====== Task inputs ======

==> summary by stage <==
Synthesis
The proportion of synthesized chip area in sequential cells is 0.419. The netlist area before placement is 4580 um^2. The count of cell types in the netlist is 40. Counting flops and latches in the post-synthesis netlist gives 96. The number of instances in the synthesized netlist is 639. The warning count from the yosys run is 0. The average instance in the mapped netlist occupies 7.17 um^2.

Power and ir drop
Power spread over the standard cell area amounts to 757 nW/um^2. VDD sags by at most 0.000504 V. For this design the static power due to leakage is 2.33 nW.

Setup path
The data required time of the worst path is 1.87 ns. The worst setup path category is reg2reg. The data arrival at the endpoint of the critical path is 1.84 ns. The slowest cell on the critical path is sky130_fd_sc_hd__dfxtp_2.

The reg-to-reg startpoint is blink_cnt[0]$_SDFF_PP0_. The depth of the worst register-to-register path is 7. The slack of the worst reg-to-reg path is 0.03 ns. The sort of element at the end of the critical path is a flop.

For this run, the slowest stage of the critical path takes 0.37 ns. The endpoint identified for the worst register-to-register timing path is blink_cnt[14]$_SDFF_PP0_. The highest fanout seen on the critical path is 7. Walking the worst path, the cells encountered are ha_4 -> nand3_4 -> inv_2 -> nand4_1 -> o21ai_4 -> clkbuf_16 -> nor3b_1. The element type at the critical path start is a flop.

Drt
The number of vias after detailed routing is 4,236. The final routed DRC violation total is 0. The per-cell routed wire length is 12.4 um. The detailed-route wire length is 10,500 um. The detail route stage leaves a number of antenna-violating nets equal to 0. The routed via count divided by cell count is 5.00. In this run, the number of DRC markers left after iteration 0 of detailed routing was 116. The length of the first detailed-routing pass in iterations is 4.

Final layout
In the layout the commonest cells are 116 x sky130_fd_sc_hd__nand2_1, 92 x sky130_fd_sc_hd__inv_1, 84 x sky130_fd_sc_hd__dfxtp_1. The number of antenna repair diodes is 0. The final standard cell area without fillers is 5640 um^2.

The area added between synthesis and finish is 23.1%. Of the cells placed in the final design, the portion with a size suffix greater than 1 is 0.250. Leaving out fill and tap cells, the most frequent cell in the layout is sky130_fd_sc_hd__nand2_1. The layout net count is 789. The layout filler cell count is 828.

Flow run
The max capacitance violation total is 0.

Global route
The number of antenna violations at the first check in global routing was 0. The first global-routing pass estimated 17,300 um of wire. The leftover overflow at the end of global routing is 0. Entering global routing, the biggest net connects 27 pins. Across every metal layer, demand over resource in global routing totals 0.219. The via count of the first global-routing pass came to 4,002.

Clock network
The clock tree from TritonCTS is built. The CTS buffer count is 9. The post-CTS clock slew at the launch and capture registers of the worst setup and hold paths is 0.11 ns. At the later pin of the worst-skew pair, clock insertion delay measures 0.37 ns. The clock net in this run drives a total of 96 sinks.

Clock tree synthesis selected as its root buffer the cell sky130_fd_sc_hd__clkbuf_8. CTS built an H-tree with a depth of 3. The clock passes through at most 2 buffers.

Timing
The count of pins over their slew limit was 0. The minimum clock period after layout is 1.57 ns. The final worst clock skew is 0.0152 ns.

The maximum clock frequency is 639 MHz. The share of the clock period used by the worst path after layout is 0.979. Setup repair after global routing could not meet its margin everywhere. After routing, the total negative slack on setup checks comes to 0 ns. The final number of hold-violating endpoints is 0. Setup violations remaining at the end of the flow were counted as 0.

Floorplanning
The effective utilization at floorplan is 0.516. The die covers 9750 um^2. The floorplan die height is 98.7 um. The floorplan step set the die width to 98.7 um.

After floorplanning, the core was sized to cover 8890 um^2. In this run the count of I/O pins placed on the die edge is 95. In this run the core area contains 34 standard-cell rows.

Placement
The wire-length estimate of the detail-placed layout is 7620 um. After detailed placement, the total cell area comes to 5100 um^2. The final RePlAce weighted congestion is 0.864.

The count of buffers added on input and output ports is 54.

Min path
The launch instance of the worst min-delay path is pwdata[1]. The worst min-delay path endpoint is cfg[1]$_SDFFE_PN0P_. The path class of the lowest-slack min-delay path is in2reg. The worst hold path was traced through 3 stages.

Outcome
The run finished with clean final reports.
$ cat src/rtl/ipr_byte_reg.sv
`timescale 1ns/10ps
// ==========================================================
// One writable byte with a factory image loaded at reset.
// ==========================================================
module ipr_byte_reg #(
   parameter logic [7:0] RESET_VALUE = 8'h00
) (
   input  wire logic       clk,
   input  wire logic       rst,
   input  wire logic       we,
   input  wire logic [7:0] wdata,
   output logic      [7:0] q
);
   logic [7:0] q_next;  // Next held value.

   // Write takes the new byte, otherwise hold.
   always_comb
   begin
      q_next = we ? wdata : q;
   end

   // Reset loads the constant image.
   always_ff @(posedge clk)
   begin
      if (rst)
         q <= RESET_VALUE;
      else
         q <= q_next;
   end
endmodule

$ cat src/rtl/ipr_trim_reg.sv
`timescale 1ns/10ps
// ==========================================================
// One 15-bit accelerometer trim value split over two bytes.
// ==========================================================
module ipr_trim_reg #(
   parameter logic [14:0] RESET_VALUE = 15'h0000
) (
   input  wire logic        clk,
   input  wire logic        rst,
   input  wire logic        we_high,
   input  wire logic        we_low,
   input  wire logic [7:0]  wdata,
   output logic      [7:0]  high_byte,
   output logic      [7:0]  low_byte
);
   logic [14:0] trim_reg;   // Held trim value.
   logic [14:0] trim_next;  // Its next value.

   // High byte writes bits 14..7, low byte bits 6..0 from 7..1.
   always_comb
   begin
      trim_next = trim_reg;
      if (we_high)
         trim_next[14:7] = wdata;
      if (we_low)
         trim_next[6:0] = wdata[7:1];
   end

   always_ff @(posedge clk)
   begin
      if (rst)
         trim_reg <= RESET_VALUE;
      else
         trim_reg <= trim_next;
   end

   // Bit 0 of the low byte is unused and reads zero.
   assign high_byte = trim_reg[14:7];
   assign low_byte  = {trim_reg[6:0], 1'b0};
endmodule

======

- **Directions for this task**: Copy out the records in full, matching every line character for character.

- **Answer for this exercise**:
==> summary by stage <==
Synthesis
The proportion of synthesized chip area in sequential cells is 0.419. The netlist area before placement is 4580 um^2. The count of cell types in the netlist is 40. Counting flops and latches in the post-synthesis netlist gives 96. The number of instances in the synthesized netlist is 639. The warning count from the yosys run is 0. The average instance in the mapped netlist occupies 7.17 um^2.

Power and ir drop
Power spread over the standard cell area amounts to 757 nW/um^2. VDD sags by at most 0.000504 V. For this design the static power due to leakage is 2.33 nW.

Setup path
The data required time of the worst path is 1.87 ns. The worst setup path category is reg2reg. The data arrival at the endpoint of the critical path is 1.84 ns. The slowest cell on the critical path is sky130_fd_sc_hd__dfxtp_2.

The reg-to-reg startpoint is blink_cnt[0]$_SDFF_PP0_. The depth of the worst register-to-register path is 7. The slack of the worst reg-to-reg path is 0.03 ns. The sort of element at the end of the critical path is a flop.

For this run, the slowest stage of the critical path takes 0.37 ns. The endpoint identified for the worst register-to-register timing path is blink_cnt[14]$_SDFF_PP0_. The highest fanout seen on the critical path is 7. Walking the worst path, the cells encountered are ha_4 -> nand3_4 -> inv_2 -> nand4_1 -> o21ai_4 -> clkbuf_16 -> nor3b_1. The element type at the critical path start is a flop.

Drt
The number of vias after detailed routing is 4,236. The final routed DRC violation total is 0. The per-cell routed wire length is 12.4 um. The detailed-route wire length is 10,500 um. The detail route stage leaves a number of antenna-violating nets equal to 0. The routed via count divided by cell count is 5.00. In this run, the number of DRC markers left after iteration 0 of detailed routing was 116. The length of the first detailed-routing pass in iterations is 4.

Final layout
In the layout the commonest cells are 116 x sky130_fd_sc_hd__nand2_1, 92 x sky130_fd_sc_hd__inv_1, 84 x sky130_fd_sc_hd__dfxtp_1. The number of antenna repair diodes is 0. The final standard cell area without fillers is 5640 um^2.

The area added between synthesis and finish is 23.1%. Of the cells placed in the final design, the portion with a size suffix greater than 1 is 0.250. Leaving out fill and tap cells, the most frequent cell in the layout is sky130_fd_sc_hd__nand2_1. The layout net count is 789. The layout filler cell count is 828.

Flow run
The max capacitance violation total is 0.

Global route
The number of antenna violations at the first check in global routing was 0. The first global-routing pass estimated 17,300 um of wire. The leftover overflow at the end of global routing is 0. Entering global routing, the biggest net connects 27 pins. Across every metal layer, demand over resource in global routing totals 0.219. The via count of the first global-routing pass came to 4,002.

Clock network
The clock tree from TritonCTS is built. The CTS buffer count is 9. The post-CTS clock slew at the launch and capture registers of the worst setup and hold paths is 0.11 ns. At the later pin of the worst-skew pair, clock insertion delay measures 0.37 ns. The clock net in this run drives a total of 96 sinks.

Clock tree synthesis selected as its root buffer the cell sky130_fd_sc_hd__clkbuf_8. CTS built an H-tree with a depth of 3. The clock passes through at most 2 buffers.

Timing
The count of pins over their slew limit was 0. The minimum clock period after layout is 1.57 ns. The final worst clock skew is 0.0152 ns.

The maximum clock frequency is 639 MHz. The share of the clock period used by the worst path after layout is 0.979. Setup repair after global routing could not meet its margin everywhere. After routing, the total negative slack on setup checks comes to 0 ns. The final number of hold-violating endpoints is 0. Setup violations remaining at the end of the flow were counted as 0.

Floorplanning
The effective utilization at floorplan is 0.516. The die covers 9750 um^2. The floorplan die height is 98.7 um. The floorplan step set the die width to 98.7 um.

After floorplanning, the core was sized to cover 8890 um^2. In this run the count of I/O pins placed on the die edge is 95. In this run the core area contains 34 standard-cell rows.

Placement
The wire-length estimate of the detail-placed layout is 7620 um. After detailed placement, the total cell area comes to 5100 um^2. The final RePlAce weighted congestion is 0.864.

The count of buffers added on input and output ports is 54.

Min path
The launch instance of the worst min-delay path is pwdata[1]. The worst min-delay path endpoint is cfg[1]$_SDFFE_PN0P_. The path class of the lowest-slack min-delay path is in2reg. The worst hold path was traced through 3 stages.

Outcome
The run finished with clean final reports.
$ cat src/rtl/ipr_byte_reg.sv
`timescale 1ns/10ps
// ==========================================================
// One writable byte with a factory image loaded at reset.
// ==========================================================
module ipr_byte_reg #(
   parameter logic [7:0] RESET_VALUE = 8'h00
) (
   input  wire logic       clk,
   input  wire logic       rst,
   input  wire logic       we,
   input  wire logic [7:0] wdata,
   output logic      [7:0] q
);
   logic [7:0] q_next;  // Next held value.

   // Write takes the new byte, otherwise hold.
   always_comb
   begin
      q_next = we ? wdata : q;
   end

   // Reset loads the constant image.
   always_ff @(posedge clk)
   begin
      if (rst)
         q <= RESET_VALUE;
      else
         q <= q_next;
   end
endmodule

$ cat src/rtl/ipr_trim_reg.sv
`timescale 1ns/10ps
// ==========================================================
// One 15-bit accelerometer trim value split over two bytes.
// ==========================================================
module ipr_trim_reg #(
   parameter logic [14:0] RESET_VALUE = 15'h0000
) (
   input  wire logic        clk,
   input  wire logic        rst,
   input  wire logic        we_high,
   input  wire logic        we_low,
   input  wire logic [7:0]  wdata,
   output logic      [7:0]  high_byte,
   output logic      [7:0]  low_byte
);
   logic [14:0] trim_reg;   // Held trim value.
   logic [14:0] trim_next;  // Its next value.

   // High byte writes bits 14..7, low byte bits 6..0 from 7..1.
   always_comb
   begin
      trim_next = trim_reg;
      if (we_high)
         trim_next[14:7] = wdata;
      if (we_low)
         trim_next[6:0] = wdata[7:1];
   end

   always_ff @(posedge clk)
   begin
      if (rst)
         trim_reg <= RESET_VALUE;
      else
         trim_reg <= trim_next;
   end

   // Bit 0 of the low byte is unused and reads zero.
   assign high_byte = trim_reg[14:7];
   assign low_byte  = {trim_reg[6:0], 1'b0};
endmodule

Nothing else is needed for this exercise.